• ACTIVITY
Return, from the data below, each line that contains the word "worst".

************

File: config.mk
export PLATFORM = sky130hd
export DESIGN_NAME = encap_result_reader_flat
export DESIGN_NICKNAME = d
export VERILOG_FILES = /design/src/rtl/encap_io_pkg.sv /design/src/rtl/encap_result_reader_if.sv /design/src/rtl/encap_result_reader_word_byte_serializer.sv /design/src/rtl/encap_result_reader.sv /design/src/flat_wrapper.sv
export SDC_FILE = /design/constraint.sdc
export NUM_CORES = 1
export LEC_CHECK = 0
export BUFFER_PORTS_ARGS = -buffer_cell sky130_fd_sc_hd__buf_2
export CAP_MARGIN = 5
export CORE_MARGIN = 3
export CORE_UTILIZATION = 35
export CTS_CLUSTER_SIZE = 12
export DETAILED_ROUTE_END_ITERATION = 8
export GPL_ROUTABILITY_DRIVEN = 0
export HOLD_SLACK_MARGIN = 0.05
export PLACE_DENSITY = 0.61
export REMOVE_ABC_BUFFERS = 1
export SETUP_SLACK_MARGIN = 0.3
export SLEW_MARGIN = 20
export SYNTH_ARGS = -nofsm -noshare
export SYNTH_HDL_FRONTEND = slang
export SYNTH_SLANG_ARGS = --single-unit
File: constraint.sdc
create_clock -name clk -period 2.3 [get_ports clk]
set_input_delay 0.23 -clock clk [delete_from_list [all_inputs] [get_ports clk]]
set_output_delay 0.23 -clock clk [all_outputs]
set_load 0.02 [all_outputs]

************

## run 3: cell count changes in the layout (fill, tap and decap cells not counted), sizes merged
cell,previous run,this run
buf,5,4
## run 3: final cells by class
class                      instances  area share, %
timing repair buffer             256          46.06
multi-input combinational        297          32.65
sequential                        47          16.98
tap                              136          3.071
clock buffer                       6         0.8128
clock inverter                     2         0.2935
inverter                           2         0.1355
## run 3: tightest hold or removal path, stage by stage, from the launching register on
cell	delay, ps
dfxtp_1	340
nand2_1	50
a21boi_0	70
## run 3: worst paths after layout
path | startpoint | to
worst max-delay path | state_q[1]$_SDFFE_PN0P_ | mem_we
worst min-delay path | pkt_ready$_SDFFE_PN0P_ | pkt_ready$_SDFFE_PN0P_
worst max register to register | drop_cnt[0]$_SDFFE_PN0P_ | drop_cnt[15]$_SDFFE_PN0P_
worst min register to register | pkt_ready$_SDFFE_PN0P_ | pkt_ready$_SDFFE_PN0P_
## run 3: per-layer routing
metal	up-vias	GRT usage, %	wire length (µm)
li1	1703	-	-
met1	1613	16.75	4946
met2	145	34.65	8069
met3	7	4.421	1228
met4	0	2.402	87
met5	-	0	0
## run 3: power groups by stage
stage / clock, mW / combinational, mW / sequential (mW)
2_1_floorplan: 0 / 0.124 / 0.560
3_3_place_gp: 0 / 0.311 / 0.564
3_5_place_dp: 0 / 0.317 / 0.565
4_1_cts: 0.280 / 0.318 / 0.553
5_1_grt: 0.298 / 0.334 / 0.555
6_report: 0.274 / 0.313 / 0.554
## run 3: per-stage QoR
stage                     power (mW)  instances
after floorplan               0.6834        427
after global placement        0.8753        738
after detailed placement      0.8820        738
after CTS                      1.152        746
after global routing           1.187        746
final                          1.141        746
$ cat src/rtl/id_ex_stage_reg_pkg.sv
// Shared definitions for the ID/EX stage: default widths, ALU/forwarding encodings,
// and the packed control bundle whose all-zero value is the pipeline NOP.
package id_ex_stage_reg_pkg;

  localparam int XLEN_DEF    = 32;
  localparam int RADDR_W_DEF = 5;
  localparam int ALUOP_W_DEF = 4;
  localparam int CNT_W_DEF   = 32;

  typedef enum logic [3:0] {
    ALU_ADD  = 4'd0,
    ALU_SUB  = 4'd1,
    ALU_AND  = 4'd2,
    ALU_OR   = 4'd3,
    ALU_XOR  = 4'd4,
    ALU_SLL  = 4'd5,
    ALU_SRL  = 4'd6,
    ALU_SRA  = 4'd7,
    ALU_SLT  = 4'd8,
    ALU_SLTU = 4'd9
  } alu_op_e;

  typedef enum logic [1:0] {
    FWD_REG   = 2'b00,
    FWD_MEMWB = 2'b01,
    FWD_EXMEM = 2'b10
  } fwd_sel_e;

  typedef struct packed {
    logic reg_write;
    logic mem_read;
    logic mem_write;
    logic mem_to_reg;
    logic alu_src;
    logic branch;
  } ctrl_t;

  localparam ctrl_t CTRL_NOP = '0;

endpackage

************

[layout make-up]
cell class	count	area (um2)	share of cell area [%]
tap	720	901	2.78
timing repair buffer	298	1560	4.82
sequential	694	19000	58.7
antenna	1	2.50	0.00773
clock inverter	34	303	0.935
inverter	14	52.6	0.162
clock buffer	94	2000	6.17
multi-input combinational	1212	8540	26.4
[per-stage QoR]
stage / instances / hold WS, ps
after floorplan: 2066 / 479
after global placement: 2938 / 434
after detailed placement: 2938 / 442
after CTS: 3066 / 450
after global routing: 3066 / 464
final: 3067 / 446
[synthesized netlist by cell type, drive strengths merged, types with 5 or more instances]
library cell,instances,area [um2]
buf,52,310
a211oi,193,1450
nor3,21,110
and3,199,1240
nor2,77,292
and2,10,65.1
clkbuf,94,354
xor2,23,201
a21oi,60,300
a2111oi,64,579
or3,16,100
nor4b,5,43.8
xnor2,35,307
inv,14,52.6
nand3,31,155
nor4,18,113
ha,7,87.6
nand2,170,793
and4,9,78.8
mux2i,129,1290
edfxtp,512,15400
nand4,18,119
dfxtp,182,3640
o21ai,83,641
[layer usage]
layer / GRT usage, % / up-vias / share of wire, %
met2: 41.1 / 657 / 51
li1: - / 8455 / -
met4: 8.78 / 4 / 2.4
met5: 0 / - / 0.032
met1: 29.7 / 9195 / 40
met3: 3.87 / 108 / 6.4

************

• EXPECTED OUTPUT
## run 3: worst paths after layout
worst max-delay path | state_q[1]$_SDFFE_PN0P_ | mem_we
worst min-delay path | pkt_ready$_SDFFE_PN0P_ | pkt_ready$_SDFFE_PN0P_
worst max register to register | drop_cnt[0]$_SDFFE_PN0P_ | drop_cnt[15]$_SDFFE_PN0P_
worst min register to register | pkt_ready$_SDFFE_PN0P_ | pkt_ready$_SDFFE_PN0P_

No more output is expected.